From an optimization exercise on the open Yosys and OpenROAD flow, aimed at a short achievable clock period and few clock cycles; shortcuts taken in it are not production practice. In this exercise RTL edits were held to simulation tests only and were not proved equivalent to the original. Power and IR drop assume default switching activity.

File: flow/flow/run.sh
#!/bin/bash
set -o pipefail
bash standard.sh SETUP_SLACK_MARGIN=6.5 TNS_END_PERCENT=100 finish > flow.log 2>&1
File: flow/standard.sh
#!/bin/bash
# synth_recipe.tcl (not shown) runs the flow's synth.tcl, then flattens the netlist and writes it again
# the make line also repeats each setting of config.mk as NAME=value (left out here)
make -C /OpenROAD-flow-scripts/flow DESIGN_CONFIG=/design/flow/config.mk WORK_HOME=/design/flow/orfs CLKGATE_MAP_FILE= SYNTH_SCRIPT=/design/flow/synth_recipe.tcl "${@:-finish}"
File: flow/config.mk
export PLATFORM = sky130hd
export DESIGN_NAME = SCPU_W_1
export DESIGN_NICKNAME = SCPU_W_1
export VERILOG_FILES = /design/flow/design.v
export SDC_FILE = /design/flow/constraint.sdc
export NUM_CORES = 4
export LEC_CHECK = 0
export CAP_MARGIN = 20
export CORE_MARGIN = 2
export CORE_UTILIZATION = 40
export PLACE_DENSITY = 0.6
export SETUP_SLACK_MARGIN = 5
export SLEW_MARGIN = 20
export TNS_END_PERCENT = 100
File: flow/constraint.sdc
create_clock -name core_clock -period 10.0 [get_ports {clk}]
set_input_delay 2.0000 -clock core_clock [delete_from_list [all_inputs] [get_ports {clk}]]
set_output_delay 2.0000 -clock core_clock [all_outputs]
set_load 0.01 [all_outputs]
File: flow/design.v
`timescale 1ns / 1ps
module SCPU_W_1(
  input wire clk,
  input wire rst,
  input wire [31:0]inst_in,
  input wire [31:0]Data_in,
  output wire MemRW,
  output wire [31:0]PC_out,
  output wire [31:0]Data_out,
  output wire [31:0]Addr_out,
  output wire [3:0]wea,
  output wire [31:0] Reg00,
  output wire [31:0] Reg01,
  output wire [31:0] Reg02,
  output wire[31:0] Reg03,
  output wire[31:0] Reg04,
  output wire[31:0] Reg05,
  output wire[31:0] Reg06,
  output wire[31:0] Reg07,
  output wire[31:0] Reg08,
  output wire[31:0] Reg09,
  output wire[31:0] Reg10,
  output wire[31:0] Reg11,
  output wire[31:0] Reg12,
  output wire[31:0] Reg13,
  output wire[31:0] Reg14,
  output wire[31:0] Reg15,
  output wire[31:0] Reg16,
  output wire[31:0] Reg17,
  output wire[31:0] Reg18,
  output wire[31:0] Reg19,
  output wire[31:0] Reg20,
  output wire[31:0] Reg21,
  output wire[31:0] Reg22,
  output wire[31:0] Reg23,
  output wire[31:0] Reg24,
  output wire[31:0] Reg25,
  output wire[31:0] Reg26,
  output wire[31:0] Reg27,
  output wire[31:0] Reg28,
  output wire[31:0] Reg29,
  output wire[31:0] Reg30,
  output wire[31:0] Reg31
);
  reg [31:0] rf [1:31];
  reg [31:2] pc_f;                  
  reg        e_valid;
  reg [31:2] e_pc4;
  reg [31:2] e_pc;
  reg [31:2] e_bimm;                
  reg        e_auipc;
  reg [31:2] e_pnpc;                
  reg        e_hit;
  reg [1:0]  e_ctr;
  reg [31:0] e_a, e_b, e_s;         
  reg        e_fa, e_fb, e_fs;      
  reg        e_rr, e_xr, e_rx, e_xx;  
  reg [4:0]  e_rd;
  reg        e_wen;                 
  reg        e_load, e_store, e_br, e_jal, e_jalr;
  reg [2:0]  e_f3;
  reg [31:0] e_pv;                  
  reg        e_add_rr, e_add_xr, e_add_rx, e_add_xx;
  reg        e_sub_rr, e_sub_xr, e_sub_rx;
  reg        e_s_slt, e_s_sltu, e_s_xor, e_s_or, e_s_and,
             e_s_sll, e_s_srl, e_s_sra, e_s_pv;
  reg        x_valid;
  reg        x_wen;
  reg [4:0]  x_rd;
  reg [31:0] x_res;
  reg        x_load;
  reg [2:0]  x_f3;
  reg [1:0]  x_al;                  
  reg        x_jalr;                
  reg [31:2] x_jt, x_pnpc;
  reg        mem_we;
  reg [31:0] mem_addr, mem_data;
  reg [3:0]  mem_wea;
  wire [4:0] f_opc = inst_in[6:2];
  wire [4:0] f_rd  = inst_in[11:7];
  wire [4:0] f_rs1 = inst_in[19:15];
  wire [4:0] f_rs2 = inst_in[24:20];
  wire [2:0] f_f3  = inst_in[14:12];
  wire       f_f7  = inst_in[30];
  wire f_is_op    = f_opc == 5'b01100;
  wire f_is_opi   = f_opc == 5'b00100;
  wire f_is_load  = f_opc == 5'b00000;
  wire f_is_store = f_opc == 5'b01000;
  wire f_is_br    = f_opc == 5'b11000;
  wire f_is_jal   = f_opc == 5'b11011;
  wire f_is_jalr  = f_opc == 5'b11001;
  wire f_is_lui   = f_opc == 5'b01101;
  wire f_is_auipc = f_opc == 5'b00101;
  wire f_alu      = f_is_op | f_is_opi;
  wire f_use1    = f_alu | f_is_load | f_is_store | f_is_br | f_is_jalr;
  wire f_use2    = f_is_op | f_is_store | f_is_br;
  wire f_use_imm = f_is_opi | f_is_load | f_is_store | f_is_jalr;
  wire f_wen     = (f_alu | f_is_load | f_is_jal | f_is_jalr | f_is_lui | f_is_auipc) &
                   (f_rd != 5'd0);
  wire [31:0] f_imm_i = {{20{inst_in[31]}}, inst_in[31:20]};
  wire [31:0] f_imm_s = {{20{inst_in[31]}}, inst_in[31:25], inst_in[11:7]};
  wire [31:2] f_imm_b = {{20{inst_in[31]}}, inst_in[7], inst_in[30:25], inst_in[11:9]};
  wire [31:2] f_imm_j = {{12{inst_in[31]}}, inst_in[19:12], inst_in[20], inst_in[30:22]};
  wire [31:0] f_imm   = f_is_store ? f_imm_s : f_imm_i;
  wire [31:2] f_pc4   = pc_f + 30'd1;
  wire [31:0] m_wdata;
  wire [31:0] rf1 = (f_rs1 == 5'd0) ? 32'd0 : rf[f_rs1];
  wire [31:0] rf2 = (f_rs2 == 5'd0) ? 32'd0 : rf[f_rs2];
  wire        byp1 = x_wen && (x_rd == f_rs1);
  wire        byp2 = x_wen && (x_rd == f_rs2);
  wire [31:0] f_r1 = byp1 ? m_wdata : rf1;
  wire [31:0] f_r2 = byp2 ? m_wdata : rf2;
  wire stall = e_valid & e_load & e_wen &
               ((f_use1 & (e_rd == f_rs1)) | (f_use2 & (e_rd == f_rs2)));
  wire f_fa = e_valid & e_wen & (e_rd == f_rs1);
  wire f_fs = e_valid & e_wen & (e_rd == f_rs2);
  wire f_fb = f_fs & ~f_use_imm;
  wire f_s_add  = (f_alu & f_f3 == 3'b000 & ~(f_is_op & f_f7));
  wire f_s_sub  = f_is_op & f_f3 == 3'b000 & f_f7;
  wire [31:0] a = e_fa ? x_res : e_a;
  wire [31:0] b = e_fb ? x_res : e_b;
  wire [31:0] s = e_fs ? x_res : e_s;
  wire [31:0] sum_rr = e_a + e_b;
  wire [31:0] sum_xr = x_res + e_b;
  wire [31:0] sum_rx = e_a + x_res;
  wire [31:0] sum_xx = {x_res[30:0], 1'b0};
  wire [31:0] dif_rr = e_a - e_b;
  wire [31:0] dif_xr = x_res - e_b;
  wire [31:0] dif_rx = e_a - x_res;
  wire eq_rr = e_a == e_b, eq_xr = x_res == e_b, eq_rx = e_a == x_res;
  wire lu_rr = e_a < e_b,  lu_xr = x_res < e_b,  lu_rx = e_a < x_res;
  wire eq  = e_xx | (e_rr & eq_rr) | (e_xr & eq_xr) | (e_rx & eq_rx);
  wire ltu = (e_rr & lu_rr) | (e_xr & lu_xr) | (e_rx & lu_rx);
  wire lts = (a[31] ^ b[31]) ? a[31] : ltu;
  wire [31:0] addr = e_fa ? sum_xr : sum_rr;
  wire [31:0] sll  = a << b[4:0];
  wire [31:0] srl  = a >> b[4:0];
  wire [31:0] sra  = $signed(a) >>> b[4:0];
  wire [31:0] res =
      ({32{e_add_rr}} & sum_rr)    |
      ({32{e_add_xr}} & sum_xr)    |
      ({32{e_add_rx}} & sum_rx)    |
      ({32{e_add_xx}} & sum_xx)    |
      ({32{e_sub_rr}} & dif_rr)    |
      ({32{e_sub_xr}} & dif_xr)    |
      ({32{e_sub_rx}} & dif_rx)    |
      ({32{e_s_slt}}  & {31'd0, lts}) |
      ({32{e_s_sltu}} & {31'd0, ltu}) |
      ({32{e_s_xor}}  & (a ^ b))   |
      ({32{e_s_or}}   & (a | b))   |
      ({32{e_s_and}}  & (a & b))   |
      ({32{e_s_sll}}  & sll)       |
      ({32{e_s_srl}}  & srl)       |
      ({32{e_s_sra}}  & sra)       |
      ({32{e_s_pv}}   & (e_auipc ? {e_auipc_v, e_pc[11:2], 2'b00} : e_pv));
  reg taken;
  always @(*) begin
    case (e_f3)
      3'b000: taken = eq;
      3'b001: taken = ~eq;
      3'b100: taken = lts;
      3'b101: taken = ~lts;
      3'b110: taken = ltu;
      3'b111: taken = ~ltu;
      default: taken = 1'b0;
    endcase
  end
  wire [31:2] jalr_t = addr[31:2];
  wire [31:2] e_tgt  = e_pc + e_bimm;
  wire [31:2] t_x    = e_pc ^ e_bimm ^ e_pnpc;
  wire [31:2] t_c    = (e_pc & e_bimm) | ((e_pc ^ e_bimm) & ~e_pnpc);
  wire        e_eq_t = t_x == {t_c[30:2], 1'b0};
  wire [31:12] e_auipc_v = e_pc[31:12] + e_pv[31:12];
  wire        e_eq_4 = e_pnpc == e_pc4;
  reg         e_mis;
  reg  [31:2] e_rtgt;
  always @(*) begin
    if (e_br) begin
      e_mis  = taken ? ~e_eq_t : ~e_eq_4;
      e_rtgt = taken ? e_tgt : e_pc4;
    end else if (e_jal) begin
      e_mis  = ~e_eq_t;
      e_rtgt = e_tgt;
    end else if (e_jalr) begin
      e_mis  = 1'b0;                  
      e_rtgt = e_pc4;
    end else begin
      e_mis  = ~e_eq_4;
      e_rtgt = e_pc4;
    end
  end
  wire e_redirect = e_valid & e_mis;
  wire m_redirect = x_valid & x_jalr & (x_jt != x_pnpc);
  reg [3:0] st_wea;
  always @(*) begin
    case (e_f3[1:0])
      2'b00: st_wea = 4'b0001 << addr[1:0];
      2'b01: st_wea = addr[1] ? 4'b1100 : 4'b0011;
      default: st_wea = 4'b1111;
    endcase
  end
  wire [31:0] st_data = (e_f3[1:0] == 2'b00) ? {4{s[7:0]}} :
                        (e_f3[1:0] == 2'b01) ? {2{s[15:0]}} : s;
  localparam BI = 5;                        
  localparam BN = 1 << BI;
  localparam TH = BI + 2 + 8;               
  localparam GH = 16;                       
  reg [BN-1:0]   btb_v;
  reg [TH-1:BI+2] btb_tag [0:BN-1];
  reg [GH-1:2]   btb_tgt [0:BN-1];
  reg [1:0]      btb_ctr [0:BN-1];
  wire [BI-1:0]  f_bi   = pc_f[BI+1:2];
  wire           f_hit  = btb_v[f_bi] & (btb_tag[f_bi] == pc_f[TH-1:BI+2]);
  wire [1:0]     f_ctr  = btb_ctr[f_bi];
  wire           f_taken = f_hit & f_ctr[1];
  wire [31:2]    f_pnpc = f_taken ? {pc_f[31:GH], btb_tgt[f_bi]} : f_pc4;
  wire           b_we   = e_valid & (e_br | e_jal | e_jalr) & ~m_redirect;
  reg  [1:0]     b_ctr;
  always @(*) begin
    if (~e_br)       b_ctr = 2'b11;
    else if (~e_hit) b_ctr = taken ? 2'b10 : 2'b01;
    else if (taken)  b_ctr = (e_ctr == 2'b11) ? 2'b11 : e_ctr + 2'b01;
    else             b_ctr = (e_ctr == 2'b00) ? 2'b00 : e_ctr - 2'b01;
  end
  reg            u_we;
  reg [TH-1:2]   u_pc;
  reg [GH-1:2]   u_tgt;
  reg [1:0]      u_ctr;
  wire [7:0]  ld_b = x_al[1] ? (x_al[0] ? Data_in[31:24] : Data_in[23:16])
                             : (x_al[0] ? Data_in[15:8]  : Data_in[7:0]);
  wire [15:0] ld_h = x_al[1] ? Data_in[31:16] : Data_in[15:0];
  reg  [31:0] ld_v;
  always @(*) begin
    case (x_f3)
      3'b000: ld_v = {{24{ld_b[7]}}, ld_b};
      3'b001: ld_v = {{16{ld_h[15]}}, ld_h};
      3'b100: ld_v = {24'd0, ld_b};
      3'b101: ld_v = {16'd0, ld_h};
      default: ld_v = Data_in;
    endcase
  end
  assign m_wdata = x_load ? ld_v : x_res;
  always @(posedge clk or posedge rst) begin
    if (rst) begin
      pc_f    <= 30'd0;
      e_valid <= 1'b0;
      x_valid <= 1'b0;
      x_wen   <= 1'b0;
      mem_we  <= 1'b0;
      u_we    <= 1'b0;
      btb_v   <= {BN{1'b0}};
    end else begin
      if (m_redirect)      pc_f <= x_jt;
      else if (e_redirect) pc_f <= e_rtgt;
      else if (stall)      pc_f <= pc_f;
      else                 pc_f <= f_pnpc;
      e_valid <= ~stall & ~e_redirect & ~m_redirect;
      x_valid <= e_valid & ~m_redirect;
      x_wen   <= e_valid & e_wen & ~m_redirect;
      mem_we  <= e_valid & e_store & ~m_redirect;
      u_we    <= b_we;
      if (u_we) btb_v[u_pc[BI+1:2]] <= 1'b1;
    end
  end
  always @(posedge clk) begin
    e_pc4   <= f_pc4;
    e_pc    <= pc_f;
    e_bimm  <= f_is_jal ? f_imm_j : f_imm_b;
    e_auipc <= f_is_auipc;
    e_pnpc  <= f_pnpc;
    e_hit   <= f_hit;
    e_ctr   <= f_ctr;
    e_a     <= f_r1;
    e_b     <= f_use_imm ? f_imm : f_r2;
    e_s     <= f_r2;
    e_fa    <= f_fa;
    e_fb    <= f_fb;
    e_fs    <= f_fs;
    e_rr    <= ~f_fa & ~f_fb;
    e_xr    <= f_fa & ~f_fb;
    e_rx    <= ~f_fa & f_fb;
    e_xx    <= f_fa & f_fb;
    e_rd    <= f_rd;
    e_wen   <= f_wen;
    e_load  <= f_is_load;
    e_store <= f_is_store;
    e_br    <= f_is_br;
    e_jal   <= f_is_jal;
    e_jalr  <= f_is_jalr;
    e_f3    <= f_f3;
    e_pv    <= (f_is_lui | f_is_auipc) ? {inst_in[31:12], 12'd0} : {f_pc4, 2'b00};
    e_add_rr <= f_s_add & ~f_fa & ~f_fb;
    e_add_xr <= f_s_add & f_fa & ~f_fb;
    e_add_rx <= f_s_add & ~f_fa & f_fb;
    e_add_xx <= f_s_add & f_fa & f_fb;
    e_sub_rr <= f_s_sub & ~f_fa & ~f_fb;
    e_sub_xr <= f_s_sub & f_fa & ~f_fb;
    e_sub_rx <= f_s_sub & ~f_fa & f_fb;
    e_s_slt  <= f_alu & f_f3 == 3'b010;
    e_s_sltu <= f_alu & f_f3 == 3'b011;
    e_s_xor  <= f_alu & f_f3 == 3'b100;
    e_s_or   <= f_alu & f_f3 == 3'b110;
    e_s_and  <= f_alu & f_f3 == 3'b111;
    e_s_sll  <= f_alu & f_f3 == 3'b001;
    e_s_srl  <= f_alu & f_f3 == 3'b101 & ~f_f7;
    e_s_sra  <= f_alu & f_f3 == 3'b101 & f_f7;
    e_s_pv   <= f_is_lui | f_is_auipc | f_is_jal | f_is_jalr;
    x_rd    <= e_rd;
    x_res   <= res;
    x_load  <= e_load;
    x_f3    <= e_f3;
    x_al    <= addr[1:0];
    x_jalr  <= e_jalr;
    x_jt    <= jalr_t;
    x_pnpc  <= e_pnpc;
    mem_addr <= addr;
    mem_data <= st_data;
    mem_wea  <= st_wea;
    u_pc    <= e_pc[TH-1:2];
    u_tgt   <= e_jalr ? jalr_t[GH-1:2] : e_tgt[GH-1:2];
    u_ctr   <= b_ctr;
    if (u_we) begin
      btb_tag[u_pc[BI+1:2]] <= u_pc[TH-1:BI+2];
      btb_tgt[u_pc[BI+1:2]] <= u_tgt;
      btb_ctr[u_pc[BI+1:2]] <= u_ctr;
    end
    if (x_wen) rf[x_rd] <= m_wdata;
  end
  assign PC_out   = {pc_f, 2'b00};
  assign MemRW    = mem_we;
  assign Addr_out = mem_addr;
  assign Data_out = mem_data;
  assign wea      = mem_wea;
  assign Reg00 = 32'd0;
  assign Reg01 = rf[1];
  assign Reg02 = rf[2];
  assign Reg03 = rf[3];
  assign Reg04 = rf[4];
  assign Reg05 = rf[5];
  assign Reg06 = rf[6];
  assign Reg07 = rf[7];
  assign Reg08 = rf[8];
  assign Reg09 = rf[9];
  assign Reg10 = rf[10];
  assign Reg11 = rf[11];
  assign Reg12 = rf[12];
  assign Reg13 = rf[13];
  assign Reg14 = rf[14];
  assign Reg15 = rf[15];
  assign Reg16 = rf[16];
  assign Reg17 = rf[17];
  assign Reg18 = rf[18];
  assign Reg19 = rf[19];
  assign Reg20 = rf[20];
  assign Reg21 = rf[21];
  assign Reg22 = rf[22];
  assign Reg23 = rf[23];
  assign Reg24 = rf[24];
  assign Reg25 = rf[25];
  assign Reg26 = rf[26];
  assign Reg27 = rf[27];
  assign Reg28 = rf[28];
  assign Reg29 = rf[29];
  assign Reg30 = rf[30];
  assign Reg31 = rf[31];
endmodule
==> results of run 1 <==
metal layers:
layer	share of wire, %	track usage (%)
met1	35	50.19
met2	42	59.68
met3	12	12.08
met4	11	35.59
met5	0.026	0
path summary, 6_finish.rpt:
kind	startpoint	endpoint	slack, ns	cells after the start
worst max-delay path	inst_in[20]	e_b[14]	5.87	10
worst min-delay path	e_pnpc[15]	x_pnpc[15]	0.38	0
worst max register to register	x_res[19]	pc_f[21]	6.07	14
worst min register to register	e_pnpc[15]	x_pnpc[15]	0.38	0
max in group asynchronous	rst	pc_f[7]	7.64	3
min in group asynchronous	rst	x_valid	1.70	3
what timing repair did:
item                                    in CTS  in global routing
gates resized for setup                   6826                664
pin swaps                                  176                212
setup buffers                             1068                372
endpoints found under the setup margin    2343               1197
gates cloned                                95                 26
power groups by stage:
stage / combinational, W / sequential [W] / clock [W]
2_1_floorplan: 0.00664 / 0.0126 / 0
3_3_place_gp: 0.0104 / 0.0132 / 0
3_5_place_dp: 0.0104 / 0.0133 / 0
4_1_cts: 0.0129 / 0.0129 / 0.0101
5_1_grt: 0.0149 / 0.0130 / 0.0104
6_report: 0.0144 / 0.0130 / 0.0101
flip-flops by register name, summed over array words and instances, names as in the netlist, 31 cells and up:
register  count
btb_tgt     448
btb_v        32
btb_ctr      64
mem_addr     31
rf         1024
e_a          32
e_s          32
x_res        32
mem_data     32
e_b          32
btb_tag     256
metrics by stage:
step           total power, W  hold slack, ns  cell area [µm²]  worst slack [ns]  util [%]
3_5_place_dp          0.02366          0.3718           132200             3.738     45.89
6_report              0.03742          0.3807           161200             5.871     55.95
2_1_floorplan         0.01921          0.3625           116900             6.139         -
3_3_place_gp          0.02356          0.3721           132200             3.361     45.88
5_1_grt               0.03833          0.3882           161200             5.990     55.94
4_1_cts               0.03592          0.3794           154600             6.113     53.66
synth_stat cells (49+ instances only):
cell type and n:
nand2b_1 79, buf_1 124, xor2_1 95, dfrtp_1 67
o21bai_1 94, o211ai_1 96, nand3_1 117, nand2_1 414
inv_1 342, o21ai_0 306, nor2_1 546, buf_2 49
nor3_1 80, mux4_2 790, clkbuf_1 325, a21oi_1 377
mux2i_1 375, a221oi_1 49, xnor2_1 225, a21o_1 84
dfxtp_1 445, mux2_2 84, o21a_1 56, ha_1 307
a31oi_1 58, a22oi_1 118, edfxtp_1 1792
cell families (layout without fill, tap and decap cells):
logic type | after synthesis | count (layout) | share of synthesized area, %
compound gates | 1607 | 1607 | 9.220
xor+xnor | 321 | 321 | 2.432
fa+ha+maj | 344 | 344 | 3.953
buf+inv | 905 | 3744 | 3.226
flops | 2304 | 2304 | 55.55
mux | 1249 | 1249 | 19.40
other cells | 1 | 112 | 0.003235
simple gates | 1550 | 1555 | 6.212
cell type report:
| class | count | share of cell area, % |
|---|---|---|
| diodes | 78 | 0.1211 |
| clock buffers | 348 | 4.453 |
| clock inverters | 134 | 0.9973 |
| inverters | 350 | 0.9849 |
| multi-input cells | 5110 | 33.22 |
| flip-flops and latches | 2304 | 40.16 |
| well taps | 3781 | 2.934 |
| repair buffers | 2899 | 16.98 |
| repair inverters | 13 | 0.1420 |
worst max-delay path, cell delays in order:
cell and delay, ns:
buf_16 0.15, buf_4 0.17, buf_16 0.14, buf_16 0.16, mux4_2 0.52, mux4_2 0.68, o211ai_1 0.61, o21ai_2 0.20
nor2_1 0.14, nor2_1 0.06
==> results.toml, run 1 <==
[cells_and_area]
final_cells = 15020
final_nets = 11350
final-seq-area_um2 = 64750
layout_commonest_cell = "edfxtp_1"
layout-drive-gt1-share_pct = 46.24
final_cell_mix = "1792 x edfxtp_1, 1478 x buf_4, 790 x mux4_2, 629 x buf_6, 461 x buf_2"
multi_input_area_um2 = 53560
num-fill-cells = 23180
syn2layout_area_growth_pct = 39.07

[power_and_ir_drop]
p_clk_share_pct = 26.9
p_sw_w = 0.01405
p_sw_share_pct = 37.56
combPwrFrac_pct = 38.4
seqPwrFrac_pct = 34.6
p_per_area_nw_per_um2 = 232.1
leakagePower_nw = 60.70
peakVddDrop_mv = 0.1664
internal_power_w = 0.02336

[clock_network]
clockBufferDepth = 4
clock-sinks = 2304
cts_tree = "done"
cts_max_level = 5
clk_latency_ns = 0.94
ctsHoldBuffers = 0
clk_pin_slew_ns = 0.06
cts-root-buf = "clkbuf_16"
cts_buffers = 266

[place]
dpl.cell_count = 12900
gp_congestion = 1.019
hpwl_mm = 418.4
numPortBuffers = 1154

[sta]
fin_crit_sh_pct = 41.29
fmax_mhz = 242.2
drv_slew = 0
max_slew_margin_pct = 14.45
fin_crit_ns = 4.129
rsz0062_at_grt = "yes"
finalClockSkew_ns = 0.07076
setup_viol = 0
fin_tns_setup_ns = 0
tightestPinTransition_ns = 1.273
hold_viol = 0

[synthesis]
async_flop_share_pct = 2.908
yosysWarnings = 1
yosysSeqAreaShare_pct = 55.55
syn_area_um2 = 115900
synthTopCellsByArea = "edfxtp_1 46%, mux4_2 15%, dfxtp_1 7.7%, ha_1 3.3%, mux2i_1 3.2%"
synth_flop_cell = "edfxtp_1"
synth_top_area_cell = "edfxtp_1"
synth_edf_count = 1792
netlist_instances = 8281
avgSynthCellArea_um2 = 14.00
synth-seq-cells = 2304
synth_cell_types = 94
synth.top_cell.area_share_pct = 46.42

[floorplan]
ios = 1191
die-area_um2 = 294100
core_um2 = 288100
core.rowCount = 197
dieHeight_um = 542.3
die_w_um = 542.3
start_util_pct = 40.23

[setup_path]
crit_arrival_ns = 4.89
crit_path_start_kind = "primary input"
cp.required_ns = 10.76
crit_type = "primary input to flop"
crit_fanout = 7
cp-end-kind = "flop"

[grt]
grt_first_pass_wirelength_mm = 816.1
overflow = 0
grt_pass1_vias = 89910
grt_max_degree = 68
antenna_found_initial = 66
gr-usage-all-layers_pct = 41.16

[job]
cap_violations = 0

[route]
drtIter0Drc = 14860
wl_mm = 631.0
via_per_inst = 6.392
wl_per_cell_um = 42.02
drc = 0
num_vias = 95990
firstDrtPassIters = 6
ant_nets = 0

[worst_hold_path]
hp-class = "flop to flop"

[outcome]
status = "finished clean"
Testbench counts, summed over its fixed seeds: cycles 14,765.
--*--
Exercise aim ->
Look above for the line containing "num-fill-cells = 23180" and the line containing "cts_buffers = 266". Transcribe both, with the lines between them, exactly.

Your response ->
num-fill-cells = 23180
syn2layout_area_growth_pct = 39.07

[power_and_ir_drop]
p_clk_share_pct = 26.9
p_sw_w = 0.01405
p_sw_share_pct = 37.56
combPwrFrac_pct = 38.4
seqPwrFrac_pct = 34.6
p_per_area_nw_per_um2 = 232.1
leakagePower_nw = 60.70
peakVddDrop_mv = 0.1664
internal_power_w = 0.02336

[clock_network]
clockBufferDepth = 4
clock-sinks = 2304
cts_tree = "done"
cts_max_level = 5
clk_latency_ns = 0.94
ctsHoldBuffers = 0
clk_pin_slew_ns = 0.06
cts-root-buf = "clkbuf_16"
cts_buffers = 266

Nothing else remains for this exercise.